- To do
Return only those lines of the listing that hold the word "pixconv".

- Records to use
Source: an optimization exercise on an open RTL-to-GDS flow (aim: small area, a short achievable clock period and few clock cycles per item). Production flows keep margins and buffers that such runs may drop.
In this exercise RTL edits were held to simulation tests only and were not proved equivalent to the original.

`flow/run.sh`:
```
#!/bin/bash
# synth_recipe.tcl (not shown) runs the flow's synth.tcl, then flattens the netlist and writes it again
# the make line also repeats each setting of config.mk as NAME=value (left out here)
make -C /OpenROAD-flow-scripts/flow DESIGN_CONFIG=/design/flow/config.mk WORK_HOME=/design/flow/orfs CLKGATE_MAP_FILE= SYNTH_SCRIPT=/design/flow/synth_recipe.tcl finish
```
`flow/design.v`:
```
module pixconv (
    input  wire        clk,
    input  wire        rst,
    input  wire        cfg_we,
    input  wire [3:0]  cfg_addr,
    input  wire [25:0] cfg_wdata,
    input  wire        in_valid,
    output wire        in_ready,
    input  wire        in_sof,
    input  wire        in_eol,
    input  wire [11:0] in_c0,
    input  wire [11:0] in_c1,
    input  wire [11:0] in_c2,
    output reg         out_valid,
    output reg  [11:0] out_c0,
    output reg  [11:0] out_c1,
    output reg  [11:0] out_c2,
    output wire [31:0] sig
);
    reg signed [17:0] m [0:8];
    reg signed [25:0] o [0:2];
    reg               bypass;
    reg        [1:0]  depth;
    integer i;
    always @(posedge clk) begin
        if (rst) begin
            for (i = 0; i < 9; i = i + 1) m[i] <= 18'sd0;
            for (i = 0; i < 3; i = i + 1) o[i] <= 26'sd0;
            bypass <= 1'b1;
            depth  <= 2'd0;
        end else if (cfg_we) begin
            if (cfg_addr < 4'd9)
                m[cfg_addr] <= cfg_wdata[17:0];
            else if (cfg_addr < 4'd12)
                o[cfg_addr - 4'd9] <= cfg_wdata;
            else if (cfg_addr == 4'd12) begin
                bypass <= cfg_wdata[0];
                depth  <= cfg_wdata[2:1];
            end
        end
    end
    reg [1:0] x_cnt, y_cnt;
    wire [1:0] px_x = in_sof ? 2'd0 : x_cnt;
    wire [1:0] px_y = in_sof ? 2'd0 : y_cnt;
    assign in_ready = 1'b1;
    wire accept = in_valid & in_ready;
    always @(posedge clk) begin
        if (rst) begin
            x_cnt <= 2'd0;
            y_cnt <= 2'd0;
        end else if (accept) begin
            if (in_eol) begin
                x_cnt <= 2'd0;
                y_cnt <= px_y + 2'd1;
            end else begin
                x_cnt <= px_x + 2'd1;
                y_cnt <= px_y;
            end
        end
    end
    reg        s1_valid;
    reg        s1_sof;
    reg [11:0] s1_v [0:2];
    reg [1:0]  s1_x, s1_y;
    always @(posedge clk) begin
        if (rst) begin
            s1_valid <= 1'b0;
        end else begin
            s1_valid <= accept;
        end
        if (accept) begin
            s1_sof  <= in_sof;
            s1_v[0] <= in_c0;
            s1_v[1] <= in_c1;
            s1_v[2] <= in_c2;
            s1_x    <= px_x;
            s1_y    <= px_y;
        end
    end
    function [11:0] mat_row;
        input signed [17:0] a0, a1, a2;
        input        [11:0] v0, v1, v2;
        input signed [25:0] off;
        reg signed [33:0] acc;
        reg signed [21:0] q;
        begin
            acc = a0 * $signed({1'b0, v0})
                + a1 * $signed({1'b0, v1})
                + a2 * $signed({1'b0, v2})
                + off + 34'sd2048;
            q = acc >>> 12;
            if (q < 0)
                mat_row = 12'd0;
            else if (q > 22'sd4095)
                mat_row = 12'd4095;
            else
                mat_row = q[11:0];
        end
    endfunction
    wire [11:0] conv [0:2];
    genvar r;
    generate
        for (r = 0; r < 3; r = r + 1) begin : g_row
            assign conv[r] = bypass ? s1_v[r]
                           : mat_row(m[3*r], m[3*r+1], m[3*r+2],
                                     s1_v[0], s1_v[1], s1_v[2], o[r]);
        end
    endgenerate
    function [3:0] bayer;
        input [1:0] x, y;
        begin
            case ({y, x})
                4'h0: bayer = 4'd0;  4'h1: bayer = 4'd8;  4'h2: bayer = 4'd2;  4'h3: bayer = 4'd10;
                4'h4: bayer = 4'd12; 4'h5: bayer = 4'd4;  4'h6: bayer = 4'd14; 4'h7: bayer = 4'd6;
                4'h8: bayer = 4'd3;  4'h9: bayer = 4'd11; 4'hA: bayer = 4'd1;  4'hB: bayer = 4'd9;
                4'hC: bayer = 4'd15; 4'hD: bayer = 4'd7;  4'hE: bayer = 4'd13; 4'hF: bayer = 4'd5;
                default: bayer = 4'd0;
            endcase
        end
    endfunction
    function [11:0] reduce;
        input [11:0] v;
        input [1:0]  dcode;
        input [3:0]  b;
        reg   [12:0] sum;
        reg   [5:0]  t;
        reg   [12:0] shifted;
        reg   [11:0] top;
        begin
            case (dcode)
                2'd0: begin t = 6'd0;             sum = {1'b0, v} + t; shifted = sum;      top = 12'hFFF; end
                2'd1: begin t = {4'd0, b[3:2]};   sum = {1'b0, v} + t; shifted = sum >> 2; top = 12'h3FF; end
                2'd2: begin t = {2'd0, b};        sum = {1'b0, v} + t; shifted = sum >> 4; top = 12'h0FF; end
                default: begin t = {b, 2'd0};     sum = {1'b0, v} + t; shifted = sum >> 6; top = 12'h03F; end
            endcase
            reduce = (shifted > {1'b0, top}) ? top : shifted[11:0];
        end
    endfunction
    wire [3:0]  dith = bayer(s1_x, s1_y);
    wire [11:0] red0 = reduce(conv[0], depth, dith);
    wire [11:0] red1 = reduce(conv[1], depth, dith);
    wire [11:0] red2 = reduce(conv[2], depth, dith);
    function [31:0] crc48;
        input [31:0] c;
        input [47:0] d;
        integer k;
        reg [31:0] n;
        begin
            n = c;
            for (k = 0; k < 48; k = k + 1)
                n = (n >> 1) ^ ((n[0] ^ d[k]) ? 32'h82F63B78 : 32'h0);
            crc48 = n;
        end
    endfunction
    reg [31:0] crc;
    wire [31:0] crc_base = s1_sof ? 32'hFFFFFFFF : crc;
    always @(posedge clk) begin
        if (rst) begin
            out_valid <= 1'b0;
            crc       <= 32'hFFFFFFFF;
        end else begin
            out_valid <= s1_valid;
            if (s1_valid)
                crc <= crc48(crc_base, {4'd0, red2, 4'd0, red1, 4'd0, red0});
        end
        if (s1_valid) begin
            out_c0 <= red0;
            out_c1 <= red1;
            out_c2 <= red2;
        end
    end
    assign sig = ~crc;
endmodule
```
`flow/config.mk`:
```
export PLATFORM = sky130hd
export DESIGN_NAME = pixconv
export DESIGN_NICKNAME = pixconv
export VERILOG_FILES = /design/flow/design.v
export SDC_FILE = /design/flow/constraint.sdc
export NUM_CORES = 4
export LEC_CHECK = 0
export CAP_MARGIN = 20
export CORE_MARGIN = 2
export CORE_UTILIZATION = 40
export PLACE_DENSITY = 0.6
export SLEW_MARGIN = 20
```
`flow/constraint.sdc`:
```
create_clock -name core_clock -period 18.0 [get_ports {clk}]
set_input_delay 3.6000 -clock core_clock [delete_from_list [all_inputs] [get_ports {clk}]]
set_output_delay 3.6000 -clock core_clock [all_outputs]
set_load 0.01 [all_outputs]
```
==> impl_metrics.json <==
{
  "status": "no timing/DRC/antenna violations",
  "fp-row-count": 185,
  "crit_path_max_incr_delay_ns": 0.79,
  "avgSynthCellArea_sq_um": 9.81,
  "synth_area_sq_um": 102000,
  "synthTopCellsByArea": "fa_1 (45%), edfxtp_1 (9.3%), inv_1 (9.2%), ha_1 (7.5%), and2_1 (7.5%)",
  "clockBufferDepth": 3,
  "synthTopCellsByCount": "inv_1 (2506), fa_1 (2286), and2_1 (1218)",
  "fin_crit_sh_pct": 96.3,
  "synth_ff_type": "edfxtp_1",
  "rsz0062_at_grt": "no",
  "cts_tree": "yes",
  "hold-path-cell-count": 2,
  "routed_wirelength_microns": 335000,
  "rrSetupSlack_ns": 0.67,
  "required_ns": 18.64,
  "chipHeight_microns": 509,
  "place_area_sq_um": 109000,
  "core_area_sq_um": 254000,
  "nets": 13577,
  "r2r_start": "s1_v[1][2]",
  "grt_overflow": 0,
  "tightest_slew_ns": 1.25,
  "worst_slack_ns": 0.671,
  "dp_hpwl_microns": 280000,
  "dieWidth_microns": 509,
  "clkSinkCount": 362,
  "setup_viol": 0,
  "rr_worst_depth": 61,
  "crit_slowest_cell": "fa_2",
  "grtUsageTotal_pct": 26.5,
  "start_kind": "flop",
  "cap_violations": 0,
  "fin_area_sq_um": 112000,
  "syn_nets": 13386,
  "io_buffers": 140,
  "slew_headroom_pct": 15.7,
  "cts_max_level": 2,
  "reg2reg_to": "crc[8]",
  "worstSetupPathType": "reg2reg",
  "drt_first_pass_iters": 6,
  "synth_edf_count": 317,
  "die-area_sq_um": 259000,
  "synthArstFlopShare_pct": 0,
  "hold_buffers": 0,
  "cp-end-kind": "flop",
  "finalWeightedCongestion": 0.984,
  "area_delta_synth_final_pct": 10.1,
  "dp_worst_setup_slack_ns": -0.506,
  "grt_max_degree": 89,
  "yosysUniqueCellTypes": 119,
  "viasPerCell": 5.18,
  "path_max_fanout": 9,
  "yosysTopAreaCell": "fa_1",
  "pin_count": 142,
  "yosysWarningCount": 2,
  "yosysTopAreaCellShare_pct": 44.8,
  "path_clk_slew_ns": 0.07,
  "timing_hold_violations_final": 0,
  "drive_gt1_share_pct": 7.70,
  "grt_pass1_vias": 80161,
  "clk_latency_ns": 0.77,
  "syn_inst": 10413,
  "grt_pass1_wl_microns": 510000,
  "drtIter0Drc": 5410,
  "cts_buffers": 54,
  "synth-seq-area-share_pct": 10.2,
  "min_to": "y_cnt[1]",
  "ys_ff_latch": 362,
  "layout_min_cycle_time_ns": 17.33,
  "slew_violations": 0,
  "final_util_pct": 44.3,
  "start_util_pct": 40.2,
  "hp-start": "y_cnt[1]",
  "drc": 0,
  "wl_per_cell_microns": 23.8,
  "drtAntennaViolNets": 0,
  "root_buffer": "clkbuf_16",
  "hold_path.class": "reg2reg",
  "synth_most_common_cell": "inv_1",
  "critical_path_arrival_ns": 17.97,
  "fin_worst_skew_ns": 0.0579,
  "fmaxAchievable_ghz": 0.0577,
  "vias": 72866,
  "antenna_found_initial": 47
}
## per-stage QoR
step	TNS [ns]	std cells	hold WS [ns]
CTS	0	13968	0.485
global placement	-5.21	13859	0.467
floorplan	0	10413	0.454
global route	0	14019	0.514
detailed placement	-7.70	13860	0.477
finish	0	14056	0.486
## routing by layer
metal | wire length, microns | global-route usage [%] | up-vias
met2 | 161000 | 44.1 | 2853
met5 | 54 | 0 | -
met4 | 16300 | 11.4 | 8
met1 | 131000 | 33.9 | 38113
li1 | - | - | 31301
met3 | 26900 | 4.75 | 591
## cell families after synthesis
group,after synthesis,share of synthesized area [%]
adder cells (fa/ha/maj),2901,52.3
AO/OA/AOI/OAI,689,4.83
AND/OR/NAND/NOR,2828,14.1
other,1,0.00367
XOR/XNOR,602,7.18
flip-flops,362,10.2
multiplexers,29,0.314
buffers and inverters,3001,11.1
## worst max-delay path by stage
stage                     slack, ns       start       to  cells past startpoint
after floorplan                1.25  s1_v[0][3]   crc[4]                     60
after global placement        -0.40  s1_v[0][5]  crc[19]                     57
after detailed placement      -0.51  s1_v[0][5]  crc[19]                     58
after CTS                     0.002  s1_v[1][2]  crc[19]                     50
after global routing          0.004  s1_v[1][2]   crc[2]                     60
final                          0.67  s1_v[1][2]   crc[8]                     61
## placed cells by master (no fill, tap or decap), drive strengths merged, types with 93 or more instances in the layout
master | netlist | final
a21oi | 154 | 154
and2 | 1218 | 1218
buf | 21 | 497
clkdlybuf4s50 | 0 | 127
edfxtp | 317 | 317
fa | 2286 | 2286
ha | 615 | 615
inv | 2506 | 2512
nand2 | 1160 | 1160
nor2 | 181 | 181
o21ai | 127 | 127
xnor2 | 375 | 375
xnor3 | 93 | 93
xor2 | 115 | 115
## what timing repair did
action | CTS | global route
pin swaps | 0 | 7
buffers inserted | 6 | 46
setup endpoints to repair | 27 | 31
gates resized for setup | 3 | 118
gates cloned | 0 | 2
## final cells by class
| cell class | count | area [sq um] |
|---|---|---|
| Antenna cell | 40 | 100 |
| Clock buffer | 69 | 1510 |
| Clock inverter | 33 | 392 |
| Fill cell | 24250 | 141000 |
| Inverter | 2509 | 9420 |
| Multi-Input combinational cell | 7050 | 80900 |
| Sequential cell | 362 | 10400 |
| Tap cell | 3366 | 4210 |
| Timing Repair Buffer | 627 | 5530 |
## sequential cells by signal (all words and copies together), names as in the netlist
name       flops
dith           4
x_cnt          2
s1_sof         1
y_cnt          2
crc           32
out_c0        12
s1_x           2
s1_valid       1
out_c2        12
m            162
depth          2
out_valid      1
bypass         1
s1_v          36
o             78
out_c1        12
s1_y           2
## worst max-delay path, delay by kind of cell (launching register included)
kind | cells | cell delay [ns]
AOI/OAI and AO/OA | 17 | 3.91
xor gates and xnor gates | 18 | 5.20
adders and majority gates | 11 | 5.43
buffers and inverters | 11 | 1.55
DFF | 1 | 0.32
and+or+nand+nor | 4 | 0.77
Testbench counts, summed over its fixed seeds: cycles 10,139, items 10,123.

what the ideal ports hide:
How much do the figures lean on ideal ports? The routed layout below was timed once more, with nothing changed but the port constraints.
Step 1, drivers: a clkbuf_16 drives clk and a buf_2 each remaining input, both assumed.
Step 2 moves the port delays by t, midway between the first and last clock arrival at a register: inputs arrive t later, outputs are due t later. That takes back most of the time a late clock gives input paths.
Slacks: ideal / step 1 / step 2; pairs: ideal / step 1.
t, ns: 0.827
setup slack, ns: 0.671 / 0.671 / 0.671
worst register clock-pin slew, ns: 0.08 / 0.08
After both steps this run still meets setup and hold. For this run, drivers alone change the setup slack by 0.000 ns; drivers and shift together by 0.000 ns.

- Answer to the problem
module pixconv (
export DESIGN_NAME = pixconv
export DESIGN_NICKNAME = pixconv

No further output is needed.